**** DATA FOR THIS EXERCISE ****

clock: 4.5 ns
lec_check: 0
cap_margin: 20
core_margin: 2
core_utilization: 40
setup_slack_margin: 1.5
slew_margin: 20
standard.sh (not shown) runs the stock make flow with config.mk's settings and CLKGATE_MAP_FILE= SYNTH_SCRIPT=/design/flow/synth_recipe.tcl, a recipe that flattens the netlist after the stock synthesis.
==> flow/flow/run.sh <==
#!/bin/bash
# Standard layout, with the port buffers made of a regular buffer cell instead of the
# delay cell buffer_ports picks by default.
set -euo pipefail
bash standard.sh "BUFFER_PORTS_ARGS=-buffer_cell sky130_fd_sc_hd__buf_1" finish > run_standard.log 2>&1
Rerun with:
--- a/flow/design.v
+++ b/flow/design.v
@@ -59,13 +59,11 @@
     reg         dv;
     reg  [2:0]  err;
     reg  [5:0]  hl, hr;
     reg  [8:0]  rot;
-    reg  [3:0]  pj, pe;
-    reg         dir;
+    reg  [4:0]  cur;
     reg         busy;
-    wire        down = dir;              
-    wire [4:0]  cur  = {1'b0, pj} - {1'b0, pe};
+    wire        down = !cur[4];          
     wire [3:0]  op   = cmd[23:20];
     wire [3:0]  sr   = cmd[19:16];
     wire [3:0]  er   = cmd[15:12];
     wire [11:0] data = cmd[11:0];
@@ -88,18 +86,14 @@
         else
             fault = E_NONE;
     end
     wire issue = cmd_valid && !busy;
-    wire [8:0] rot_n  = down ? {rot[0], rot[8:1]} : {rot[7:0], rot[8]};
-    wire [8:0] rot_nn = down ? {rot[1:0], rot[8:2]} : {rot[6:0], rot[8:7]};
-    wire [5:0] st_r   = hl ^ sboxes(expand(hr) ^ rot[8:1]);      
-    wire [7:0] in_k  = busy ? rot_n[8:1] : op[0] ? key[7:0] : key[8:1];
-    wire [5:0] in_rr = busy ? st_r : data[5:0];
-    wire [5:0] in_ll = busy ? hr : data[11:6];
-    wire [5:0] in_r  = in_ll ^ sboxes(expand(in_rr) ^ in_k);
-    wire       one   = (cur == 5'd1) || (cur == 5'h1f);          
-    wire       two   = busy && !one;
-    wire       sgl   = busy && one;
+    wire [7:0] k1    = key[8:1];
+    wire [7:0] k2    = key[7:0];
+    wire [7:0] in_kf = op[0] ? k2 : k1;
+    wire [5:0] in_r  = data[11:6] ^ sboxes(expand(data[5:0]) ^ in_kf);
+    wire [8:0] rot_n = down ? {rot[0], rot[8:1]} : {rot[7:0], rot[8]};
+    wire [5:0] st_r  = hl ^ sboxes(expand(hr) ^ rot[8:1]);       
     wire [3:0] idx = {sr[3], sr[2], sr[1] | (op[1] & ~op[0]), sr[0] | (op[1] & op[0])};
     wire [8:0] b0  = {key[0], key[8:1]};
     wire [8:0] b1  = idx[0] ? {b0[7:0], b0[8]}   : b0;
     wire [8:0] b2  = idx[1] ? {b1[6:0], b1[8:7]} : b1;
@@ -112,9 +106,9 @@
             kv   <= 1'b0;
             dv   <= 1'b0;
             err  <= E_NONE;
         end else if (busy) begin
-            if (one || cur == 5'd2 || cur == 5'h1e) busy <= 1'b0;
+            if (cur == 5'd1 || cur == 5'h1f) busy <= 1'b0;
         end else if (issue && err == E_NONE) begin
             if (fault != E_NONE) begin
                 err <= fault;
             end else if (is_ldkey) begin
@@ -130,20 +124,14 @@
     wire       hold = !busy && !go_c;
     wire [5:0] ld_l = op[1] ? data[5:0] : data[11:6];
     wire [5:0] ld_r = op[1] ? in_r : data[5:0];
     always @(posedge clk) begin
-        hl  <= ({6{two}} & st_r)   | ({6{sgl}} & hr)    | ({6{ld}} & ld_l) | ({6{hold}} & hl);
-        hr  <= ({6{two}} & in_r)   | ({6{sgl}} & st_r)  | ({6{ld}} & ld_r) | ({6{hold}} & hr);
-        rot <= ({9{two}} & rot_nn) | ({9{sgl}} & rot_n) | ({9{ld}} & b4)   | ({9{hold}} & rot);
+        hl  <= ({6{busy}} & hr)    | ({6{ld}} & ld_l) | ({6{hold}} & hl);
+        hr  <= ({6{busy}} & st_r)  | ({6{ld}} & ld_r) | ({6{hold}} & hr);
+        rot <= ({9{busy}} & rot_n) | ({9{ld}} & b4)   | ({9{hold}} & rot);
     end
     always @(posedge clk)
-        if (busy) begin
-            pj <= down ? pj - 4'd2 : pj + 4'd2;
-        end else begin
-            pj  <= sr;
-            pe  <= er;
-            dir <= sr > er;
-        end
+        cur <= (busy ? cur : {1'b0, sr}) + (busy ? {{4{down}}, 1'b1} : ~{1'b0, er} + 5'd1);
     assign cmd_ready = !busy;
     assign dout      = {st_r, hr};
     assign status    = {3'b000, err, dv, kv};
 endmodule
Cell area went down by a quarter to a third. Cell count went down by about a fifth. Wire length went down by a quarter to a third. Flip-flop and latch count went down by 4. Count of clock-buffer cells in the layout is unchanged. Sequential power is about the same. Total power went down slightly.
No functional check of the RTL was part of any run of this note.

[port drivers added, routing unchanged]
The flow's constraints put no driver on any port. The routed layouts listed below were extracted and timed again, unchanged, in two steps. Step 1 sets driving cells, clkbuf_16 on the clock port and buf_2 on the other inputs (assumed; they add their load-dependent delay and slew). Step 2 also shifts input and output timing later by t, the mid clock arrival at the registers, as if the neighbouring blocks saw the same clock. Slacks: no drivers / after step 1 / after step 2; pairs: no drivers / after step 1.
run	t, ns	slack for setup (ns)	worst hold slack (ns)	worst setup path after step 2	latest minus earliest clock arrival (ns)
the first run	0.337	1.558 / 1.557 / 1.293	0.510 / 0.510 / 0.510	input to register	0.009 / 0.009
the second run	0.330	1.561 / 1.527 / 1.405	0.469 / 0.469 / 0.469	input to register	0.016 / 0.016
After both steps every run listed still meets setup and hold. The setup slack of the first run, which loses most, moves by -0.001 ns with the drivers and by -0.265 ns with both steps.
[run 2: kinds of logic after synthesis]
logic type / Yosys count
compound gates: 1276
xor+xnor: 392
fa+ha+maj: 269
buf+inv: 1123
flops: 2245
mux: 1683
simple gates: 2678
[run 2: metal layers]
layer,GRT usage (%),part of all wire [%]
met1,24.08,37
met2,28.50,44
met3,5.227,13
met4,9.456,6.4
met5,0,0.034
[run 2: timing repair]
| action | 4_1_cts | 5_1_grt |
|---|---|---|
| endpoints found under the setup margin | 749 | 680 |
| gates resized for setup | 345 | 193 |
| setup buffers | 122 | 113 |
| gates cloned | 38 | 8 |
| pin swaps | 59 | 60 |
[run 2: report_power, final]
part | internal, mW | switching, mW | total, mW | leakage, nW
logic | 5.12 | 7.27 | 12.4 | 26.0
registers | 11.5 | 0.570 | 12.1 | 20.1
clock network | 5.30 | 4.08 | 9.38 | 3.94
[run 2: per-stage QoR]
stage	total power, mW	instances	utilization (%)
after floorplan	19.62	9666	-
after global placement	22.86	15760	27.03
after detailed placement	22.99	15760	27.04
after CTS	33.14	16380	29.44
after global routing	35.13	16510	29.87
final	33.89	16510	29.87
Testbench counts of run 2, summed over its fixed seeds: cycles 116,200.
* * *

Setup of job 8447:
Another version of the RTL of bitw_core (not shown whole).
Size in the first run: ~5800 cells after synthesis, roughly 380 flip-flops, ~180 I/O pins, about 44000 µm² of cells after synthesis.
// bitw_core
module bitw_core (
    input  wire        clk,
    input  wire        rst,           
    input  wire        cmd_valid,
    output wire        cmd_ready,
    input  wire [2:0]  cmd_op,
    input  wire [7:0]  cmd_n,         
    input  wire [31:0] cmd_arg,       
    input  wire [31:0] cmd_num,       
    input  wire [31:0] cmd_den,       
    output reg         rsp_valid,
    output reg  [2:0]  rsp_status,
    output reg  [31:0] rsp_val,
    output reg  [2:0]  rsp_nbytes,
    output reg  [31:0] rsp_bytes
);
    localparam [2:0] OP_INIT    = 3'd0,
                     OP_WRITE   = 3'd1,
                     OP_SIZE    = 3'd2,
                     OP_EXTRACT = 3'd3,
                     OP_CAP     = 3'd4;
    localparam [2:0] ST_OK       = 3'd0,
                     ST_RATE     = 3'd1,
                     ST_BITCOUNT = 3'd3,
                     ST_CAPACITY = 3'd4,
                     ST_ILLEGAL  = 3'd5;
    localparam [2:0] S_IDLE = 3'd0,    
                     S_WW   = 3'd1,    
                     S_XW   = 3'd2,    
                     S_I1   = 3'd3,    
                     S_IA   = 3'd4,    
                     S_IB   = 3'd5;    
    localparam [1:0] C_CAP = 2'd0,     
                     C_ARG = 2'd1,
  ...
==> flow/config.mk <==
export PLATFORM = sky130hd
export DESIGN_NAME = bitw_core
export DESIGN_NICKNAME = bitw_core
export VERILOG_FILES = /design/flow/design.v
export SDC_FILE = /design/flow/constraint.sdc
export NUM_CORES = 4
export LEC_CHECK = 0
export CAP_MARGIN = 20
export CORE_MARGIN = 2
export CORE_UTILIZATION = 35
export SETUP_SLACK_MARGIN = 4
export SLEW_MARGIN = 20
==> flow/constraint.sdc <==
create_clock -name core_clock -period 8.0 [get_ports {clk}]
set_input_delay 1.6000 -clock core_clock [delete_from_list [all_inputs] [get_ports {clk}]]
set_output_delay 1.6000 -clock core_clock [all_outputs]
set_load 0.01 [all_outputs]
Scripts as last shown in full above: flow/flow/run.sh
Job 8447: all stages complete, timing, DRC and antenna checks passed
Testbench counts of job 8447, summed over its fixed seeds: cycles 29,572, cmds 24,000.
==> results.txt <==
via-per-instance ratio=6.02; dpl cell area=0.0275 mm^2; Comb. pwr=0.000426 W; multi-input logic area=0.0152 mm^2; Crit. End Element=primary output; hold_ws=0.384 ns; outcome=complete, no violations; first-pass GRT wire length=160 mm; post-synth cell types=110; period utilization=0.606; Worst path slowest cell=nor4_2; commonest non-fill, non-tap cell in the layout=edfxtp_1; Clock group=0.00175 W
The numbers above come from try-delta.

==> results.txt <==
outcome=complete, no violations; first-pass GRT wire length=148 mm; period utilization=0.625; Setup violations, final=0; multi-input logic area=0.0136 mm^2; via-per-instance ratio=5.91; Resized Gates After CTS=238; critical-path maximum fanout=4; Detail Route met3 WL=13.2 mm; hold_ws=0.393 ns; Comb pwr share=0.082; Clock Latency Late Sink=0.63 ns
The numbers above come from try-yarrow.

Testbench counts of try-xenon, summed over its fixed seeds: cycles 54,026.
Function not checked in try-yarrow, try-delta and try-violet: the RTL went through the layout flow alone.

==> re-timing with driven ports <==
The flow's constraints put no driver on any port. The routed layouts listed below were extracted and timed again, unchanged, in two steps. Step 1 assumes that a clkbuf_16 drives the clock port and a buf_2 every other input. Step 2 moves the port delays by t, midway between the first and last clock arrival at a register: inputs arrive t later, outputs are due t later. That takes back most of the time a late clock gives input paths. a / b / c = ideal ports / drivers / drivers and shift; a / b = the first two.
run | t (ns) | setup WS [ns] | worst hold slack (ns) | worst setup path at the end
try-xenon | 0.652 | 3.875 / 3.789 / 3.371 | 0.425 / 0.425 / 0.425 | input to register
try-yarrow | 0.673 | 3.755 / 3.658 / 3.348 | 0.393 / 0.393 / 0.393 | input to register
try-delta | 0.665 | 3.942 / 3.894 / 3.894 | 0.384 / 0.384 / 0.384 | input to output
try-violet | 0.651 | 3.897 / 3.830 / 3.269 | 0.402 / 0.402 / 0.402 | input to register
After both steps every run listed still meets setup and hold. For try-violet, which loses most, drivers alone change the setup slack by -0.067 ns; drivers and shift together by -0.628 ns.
Context: an optimization exercise on an open-source flow, tuned for small area, a short achievable clock period and few clock cycles per item. The choices shown serve that exercise and are no tape-out recipe. Function was checked by simulation only, so behaviour that the tests miss may differ from the original. No activity file was given, so power comes from the tool's default toggle rates.

$ cat flow/config.mk
export PLATFORM = sky130hd
export DESIGN_NAME = wfb_timing
export DESIGN_NICKNAME = wfb_timing
export VERILOG_FILES = /design/flow/design.v
export SDC_FILE = /design/flow/constraint.sdc
export NUM_CORES = 4
export LEC_CHECK = 0
export CAP_MARGIN = 20
export CORE_MARGIN = 2
export CORE_UTILIZATION = 50
export SETUP_SLACK_MARGIN = 2.0
export SLEW_MARGIN = 20
export SYNTH_MEMORY_MAX_BITS = 16384
$ cat flow/constraint.sdc
create_clock -name core_clock -period 11.0 [get_ports {clk}]
set_input_delay 2.2000 -clock core_clock [delete_from_list [all_inputs] [get_ports {clk}]]
set_output_delay 2.2000 -clock core_clock [all_outputs]
set_load 0.01 [all_outputs]
$ cat flow/design.v
module wfb_div3 #(parameter W = 30) (
    input  wire [W-1:0] u,
    output reg  [W-1:0] q,
    output wire [1:0]   r
);
    function [1:0] m3add;
        input [1:0] a, b;
        case ({a, b})
            4'b00_00: m3add = 2'd0; 4'b00_01: m3add = 2'd1; 4'b00_10: m3add = 2'd2;
            4'b01_00: m3add = 2'd1; 4'b01_01: m3add = 2'd2; 4'b01_10: m3add = 2'd0;
            4'b10_00: m3add = 2'd2; 4'b10_01: m3add = 2'd0; 4'b10_10: m3add = 2'd1;
            default:  m3add = 2'd0;
        endcase
    endfunction
    function [1:0] m3neg;
        input [1:0] a;
        m3neg = {a[0], a[1]};
    endfunction
    localparam L = 5;    
    reg [1:0] p [0:W-1];
    reg [1:0] rr [0:W];
    integer k, l, j;
    always @* begin
        for (k = 0; k < W; k = k + 1) begin
            j = W - 1 - k;
            p[k] = u[j] ? ((j % 2 == 0) ? 2'd1 : 2'd2) : 2'd0;
        end
        for (l = 0; l < L; l = l + 1)
            for (k = W - 1; k >= 0; k = k - 1)
                if ((k >> l) & 1)
                    p[k] = m3add(p[k], p[((k >> l) << l) - 1]);
        rr[W] = 2'd0;
        for (k = 0; k < W; k = k + 1) begin
            j = W - 1 - k;
            rr[j] = (j % 2 == 0) ? p[k] : m3neg(p[k]);
        end
        for (j = 0; j < W; j = j + 1)
            q[j] = (rr[j+1] == 2'd2) || (rr[j+1] == 2'd1 && u[j]);
    end
    assign r = rr[0];
endmodule
From an optimization exercise on the open Yosys and OpenROAD flow, aimed at small area; shortcuts taken in it are not production practice.
Where RTL was checked, it was by simulation tests only, not by an equivalence proof against the original.
Only the layout flow was run in runs 3 and 4; the RTL was not checked for function there.
Power figures rest on the tool's default switching activity, not on a simulated workload.

### design/flow/run.sh
#!/bin/bash
# synth_recipe.tcl (not shown) runs the flow's synth.tcl, then flattens the netlist and writes it again
# the make line also repeats each setting of config.mk as NAME=value (left out here)
make -C /OpenROAD-flow-scripts/flow DESIGN_CONFIG=/design/flow/config.mk WORK_HOME=/design/flow/orfs CLKGATE_MAP_FILE= SYNTH_SCRIPT=/design/flow/synth_recipe.tcl finish
### design/flow/config.mk
export PLATFORM = sky130hd
export DESIGN_NAME = emsg_rx
export DESIGN_NICKNAME = emsg_rx
export VERILOG_FILES = /design/flow/design.v
export SDC_FILE = /design/flow/constraint.sdc
export NUM_CORES = 4
export LEC_CHECK = 0
export CAP_MARGIN = 20
export CORE_MARGIN = 2
export CORE_UTILIZATION = 40
export CTS_BUF_LIST = sky130_fd_sc_hd__clkbuf_4 sky130_fd_sc_hd__clkbuf_8
export SLEW_MARGIN = 20
### design/flow/constraint.sdc
create_clock -name core_clock -period 10.0 [get_ports {clk}]
set_input_delay 2.0000 -clock core_clock [delete_from_list [all_inputs] [get_ports {clk}]]
set_output_delay 2.0000 -clock core_clock [all_outputs]
set_load 0.01 [all_outputs]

****

(EXERCISE DESCRIPTION)
Scan the entries for lines holding the string "outcome", then copy every one of them.

(EXERCISE ANSWER)
via-per-instance ratio=6.02; dpl cell area=0.0275 mm^2; Comb. pwr=0.000426 W; multi-input logic area=0.0152 mm^2; Crit. End Element=primary output; hold_ws=0.384 ns; outcome=complete, no violations; first-pass GRT wire length=160 mm; post-synth cell types=110; period utilization=0.606; Worst path slowest cell=nor4_2; commonest non-fill, non-tap cell in the layout=edfxtp_1; Clock group=0.00175 W
outcome=complete, no violations; first-pass GRT wire length=148 mm; period utilization=0.625; Setup violations, final=0; multi-input logic area=0.0136 mm^2; via-per-instance ratio=5.91; Resized Gates After CTS=238; critical-path maximum fanout=4; Detail Route met3 WL=13.2 mm; hold_ws=0.393 ns; Comb pwr share=0.082; Clock Latency Late Sink=0.63 ns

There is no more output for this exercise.